I think PS3 and 360 fans should stop worrying about the native resolution. Many games this generation will be sub-hd and look great. I would rather have the developers focus on utilizing the power of the 360/PS3 to bring great/inovative gameplay to the games and not worry about the final native resolution. These native resolution threads are pointless. 99% of you would never be able to tell a sub-hd game from a full hd game.

If resolution isn't important to gamers then all we need is PS2 or DS (PSP). As far as gameplay I haven't seen anything this generation that couldn't have done last generation minus graphics, resolution, frame rate ,etc.
It's very simple; higher resolution equals more information (details) that can be displayed. Also the closer the image match a LCD resolution the cleaner and sharper the image looks.


I don't give a rat's ass if some graphically complex games are not natively rendered in full HD as long as they have steady high framerate and minor glitches.
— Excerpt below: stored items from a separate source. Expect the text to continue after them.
## config.mk

```make
export PLATFORM = sky130hd
export DESIGN_NAME = i2s_unit
export DESIGN_NICKNAME = d
export VERILOG_FILES = /design/src/rtl/i2s_unit.sv
export SDC_FILE = /design/constraint.sdc
export NUM_CORES = 1
export LEC_CHECK = 0
export ABC_AREA = 1
export CORE_ASPECT_RATIO = 1.4
export CORE_MARGIN = 2
export CORE_UTILIZATION = 54
export CTS_CLUSTER_SIZE = 25
export DETAILED_ROUTE_END_ITERATION = 8
export PLACE_DENSITY = 0.86
export SYNTH_ARGS = -nofsm -noshare
export SYNTH_HDL_FRONTEND = slang
export SYNTH_SLANG_ARGS = --single-unit
export TNS_END_PERCENT = 10
```

## constraint.sdc

```tcl
create_clock -name clk -period 3.9 [get_ports clk]
set_input_delay 0.39 -clock clk [delete_from_list [all_inputs] [get_ports clk]]
set_output_delay 0.39 -clock clk [all_outputs]
set_load 0.03 [all_outputs]
```

## src/rtl/i2s_unit.sv

```systemverilog
// i2s_unit: stereo frame FIFO feeding a 64-bit-per-frame I2S serialiser.
// FIFO_DEPTH must be a power of two and at least 2; DATA_BITS must be at most 32.
module i2s_unit #(
    parameter int unsigned DATA_BITS  = 24,
    parameter int unsigned FIFO_DEPTH = 4
) (
    input  logic                 clk,
    input  logic                 rst_n,
    input  logic                 play_in,
    input  logic                 tick_in,
    input  logic [DATA_BITS-1:0] audio0_in,
    input  logic [DATA_BITS-1:0] audio1_in,
    output logic                 req_out,
    output logic                 sck_out,
    output logic                 ws_out,
    output logic                 sdo_out
);
    localparam int unsigned PtrW = $clog2(FIFO_DEPTH);
    localparam int unsigned PadW = 32 - DATA_BITS;
    localparam int unsigned EntW = 2 * DATA_BITS;

    typedef enum logic [1:0] {StStandby, StPlay, StDrain} state_e;

    state_e      state_q, state_d;
    logic [1:0]  ph_q, ph_d;
    logic [5:0]  bitcnt_q, bitcnt_d;
    logic [63:0] frame_q, frame_d;
    logic        req_q, sck_q, ws_q, sdo_q;

    logic [EntW-1:0] mem_q [FIFO_DEPTH];
    logic [PtrW-1:0] rd_ptr_q, wr_ptr_q;
    logic [PtrW:0]   count_q;

    logic            boundary, pop, flush;
    logic            fifo_empty, fifo_full, rd_en, wr_en;
    logic [EntW-1:0] rd_data;
    logic [31:0]     slot0, slot1;

    assign fifo_empty = (count_q == '0);
    assign fifo_full  = (count_q == (PtrW + 1)'(FIFO_DEPTH));
    assign rd_data    = mem_q[rd_ptr_q];
    // Each channel occupies a 32-bit slot, sample left-justified (MSB first, zero tail).
    assign slot0      = 32'(rd_data[DATA_BITS-1:0]) << PadW;
    assign slot1      = 32'(rd_data[EntW-1:DATA_BITS]) << PadW;
    assign rd_en      = pop && !fifo_empty;
    // A full FIFO still accepts a write when the same edge pops an entry.
    assign wr_en      = tick_in && play_in && (!fifo_full || rd_en);

    // Next-state decode: mode transitions, pop/flush strobes, counters and frame load.
    always_comb begin
        boundary = (state_q != StStandby) && (ph_q == 2'd3) && (bitcnt_q == 6'd63);
        state_d  = state_q;
        pop      = 1'b0;
        flush    = 1'b0;
        case (state_q)
            StStandby: begin
                if (play_in) begin
                    state_d = StPlay;
                    pop     = 1'b1;
                end
            end
            StPlay: begin
                if (!play_in) begin
                    // Stopping exactly on a boundary has no frame left to drain.
                    if (boundary) begin
                        state_d = StStandby;
                        flush   = 1'b1;
                    end else begin
                        state_d = StDrain;
                    end
                end else if (boundary) begin
                    pop = 1'b1;
                end
            end
            StDrain: begin
                if (boundary) begin
                    if (play_in) begin
                        state_d = StPlay;
                        pop     = 1'b1;
                    end else begin
                        state_d = StStandby;
                        flush   = 1'b1;
                    end
                end
            end
            default: state_d = StStandby;
        endcase

        if ((state_q == StStandby) || (state_d == StStandby)) begin
            ph_d     = '0;
            bitcnt_d = '0;
        end else begin
            ph_d     = ph_q + 2'd1;
            bitcnt_d = (ph_q == 2'd3) ? bitcnt_q + 6'd1 : bitcnt_q;
        end

        frame_d = frame_q;
        if (flush) begin
            frame_d = '0;
        end else if (pop) begin
            // Underflow plays silence; a same-edge write is stored for the next pop.
            frame_d = fifo_empty ? '0 : {slot0, slot1};
        end
    end

    // Control state, bit counters, frame register and registered serial outputs.
    always_ff @(posedge clk or negedge rst_n) begin
        if (!rst_n) begin
            state_q  <= StStandby;
            ph_q     <= '0;
            bitcnt_q <= '0;
            frame_q  <= '0;
            req_q    <= 1'b0;
            sck_q    <= 1'b0;
            ws_q     <= 1'b0;
            sdo_q    <= 1'b0;
        end else begin
            state_q  <= state_d;
            ph_q     <= ph_d;
            bitcnt_q <= bitcnt_d;
            frame_q  <= frame_d;
            req_q    <= pop;
            sck_q    <= ph_d[1];
            ws_q     <= (state_d != StStandby) && (bitcnt_d >= 6'd31) && (bitcnt_d <= 6'd62);
            // Bit b of the frame lives at index 63-b, i.e. ~b for a 6-bit count.
            sdo_q    <= (state_d != StStandby) && frame_d[~bitcnt_d];
        end
    end

    // FIFO pointers and occupancy; flushed when returning to standby.
    always_ff @(posedge clk or negedge rst_n) begin
        if (!rst_n) begin
            rd_ptr_q <= '0;
            wr_ptr_q <= '0;
            count_q  <= '0;
        end else if (flush) begin
            rd_ptr_q <= '0;
            wr_ptr_q <= '0;
            count_q  <= '0;
        end else begin
            if (rd_en) begin
                rd_ptr_q <= rd_ptr_q + 1'b1;
            end
            if (wr_en) begin
                wr_ptr_q <= wr_ptr_q + 1'b1;
            end
            if (wr_en && !rd_en) begin
                count_q <= count_q + 1'b1;
            end else if (rd_en && !wr_en) begin
                count_q <= count_q - 1'b1;
            end
        end
    end

    // FIFO storage; entries are {right, left}.
    always_ff @(posedge clk) begin
        if (wr_en) begin
            mem_q[wr_ptr_q] <= {audio1_in, audio0_in};
        end
    end

    assign req_out = req_q;
    assign sck_out = sck_q;
    assign ws_out  = ws_q;
    assign sdo_out = sdo_q;

endmodule
```

==> metrics.md, run 1 <==
| Metric | Value |
|---|---|
| FILL cells | 1526 |
| Max-Cap Viols | 0 |
| Via count | 8425 |
| Cell variety after synth | 35 |
| DP HPWL | 15600 um |
| First drt pass iteration count | 6 |
| Number of H-tree levels | 1 |
| Drt total wl | 26300 um |
| Avg Synthesized Cell Area | 10.5 um^2 |
| Crit path top cell by count | inv_1 |
| Die H | 179 um |
| Initial DRC Count | 1156 |
| Cell Area, Placed | 12700 um^2 |
| HP Class | flip-flop to flip-flop |
| RD Place Congestion | 0.820 |
| Post-CTS Setup Inserts | 0 |
| Routed Antenna Nets | 0 |
| First-pass GRT wire length | 42500 um |
| Number of synthesized flops with an enable pin | 192 |
| Fraction of registers with async set/reset | 30.4% |
| Slowest stage cell on the critical path | dfrtp_1 |
| Fin nets | 1230 |
| CP cell instances | inv_1 > ha_1 > nor2_2 > nand4_1 > nand2_1 > nand2_2 > nor2_4 > inv_1 > nand2_1 > inv_1 > fa_1 > xor2_1 > xor2_1 > o22ai_1 |
| PwrDens | 727 nW/um^2 |
| Period utilization | 77.6% |
| Tmin final | 3.02 ns |
| Number of CTS-inserted buffers | 25 |
| Cells after synthesis | 1122 |
| Final setup TNS | 0 ns |
| Yosys top cell area share | 48.7% |
| Core footprint | 21700 um^2 |
| IO buf count | 55 |
| Top area cells in the synthesized netlist | edfxtp_1, dfrtp_1, nand2_1 |
| Worst-Margin Slew | 0.761 ns |
| Max Clk Rate | 0.331 GHz |
| Crit Path Max Fanout | 15 |
| Cell area after layout | 13700 um^2 |
| Crit path kind | flip-flop to flip-flop |
| Die ar. | 23100 um^2 |
| Synth Net Count | 1185 |
| Multi-input logic area | 3360 um^2 |
| I/O pin total | 56 |
| Largest net degree at the start of global routing | 96 |
| Initial core utilization | 54.5% |
| CP max stage delay | 0.41 ns |
| Vias in the first global route | 8583 |
| Initial antenna violation count | 0 |
| Synthesized area | 11800 um^2 |
| Seq. cell area | 7870 um^2 |
| PostCTS Resize Cnt | 0 |
| Most frequent cell after synthesis | nand2_1 |
| VDD IR max | 0.399 mV |
| Antenna diodes | 0 |
| Synth area leader | edfxtp_1 |
| Area growth from synthesis to layout | 15.5% |
| Slew Limit Fails | 0 |
| Clock Sinks | 276 |
| Post-synth top flop | edfxtp_1 |
| Gr usage total | 23.3% |
| Final hold vios | 0 |
| Vias per cell | 5.68 |
| DRC violations left | 0 |
| Status | completed |
| Layout cell share with drive strength beyond 1 | 9.36% |
| Global route total overflow | 0 |
| Worst Path Arrival | 3.42 ns |
| Die width | 129 um |
| Synth Register Bits | 276 |
| Wire length per cell | 17.7 um |
| Commonest cells in the netlist | nand2_1, edfxtp_1, nor2_1 |
| Clock Root Buffer | clkbuf_16 |
| Site Rows | 64 |
| Sequential fraction of the synthesis area | 66.5% |
| CTS clk-pin slew, worst paths | 0.07 ns |
| Clock Skew | 0.00628 ns |
| Overall Power | 9930 uW |
| Max Buffers Root-to-Sink | 3 |
| Hold buffer count at CTS | 1 |
| Rel. slew slack | 48.7% |
| Clock Latency Late Sink | 0.52 ns |
| Final Setup Violations | 0 |
| Critical Path Sink Type | flip-flop |
| CTS tree | done |
| Unrepaired setup endpoints after global routing | false |
| Worst Path Required | 4.30 ns |
| Synth warn | 0 |
| Startpoint types | flip-flop |
| Pleak | 0.00556 uW |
And Smidlee, If being able to run more stuff on screen, with better AI and better effects in a good steady framerate doesn't matter for gameplay to you, then you don't understand the word "gameplay" to begin with. Strip a game like GRID off its realistic physics, car damage, turn down the quality on the smoke and lightning effects and then give it a slower framerate, then go and play it I'm sure you'd be able to have fun with it, but it wouldn't be anything special that you hadn't seen before huh? As far as gameplay goes we could use that argument going back several gaming generations If we'd like to.  Sega Rally has incredible gameplay and it's a 1995 game, so does Zelda OoT or Virtua Fighter 2. Great games have great gameplay no matter the technology, and we could argue most games' gameplay could be reproduced to some extent in the previous generation(s). A game like Shenmue started development in the Sega Saturn, give the Saturn 1GB of disc space and I believe Yu Suzuki could pull it off, but it would've fallen a lot shorter than his vision, of course. On topic: resolution is very important, but it's still a technicality (as in not directly involved with gameplay) some games "need" the higher resolution more than others. However, not rendering natively HD resolutions doesn't mean a game can't look almost as good as the "real thing", games are made of 3D graphics which benefit greatly from today's HD displays, it's not the same as upscaling a low res 480p movie to a 720 output where the difference between the "real HD" is quite noticeable (but again, it'll also depend on the images from the movie in question). The upscaling will be noticeable depending on the size of the screen too, it would have to be a BIG screen for it to be a big deal for most games.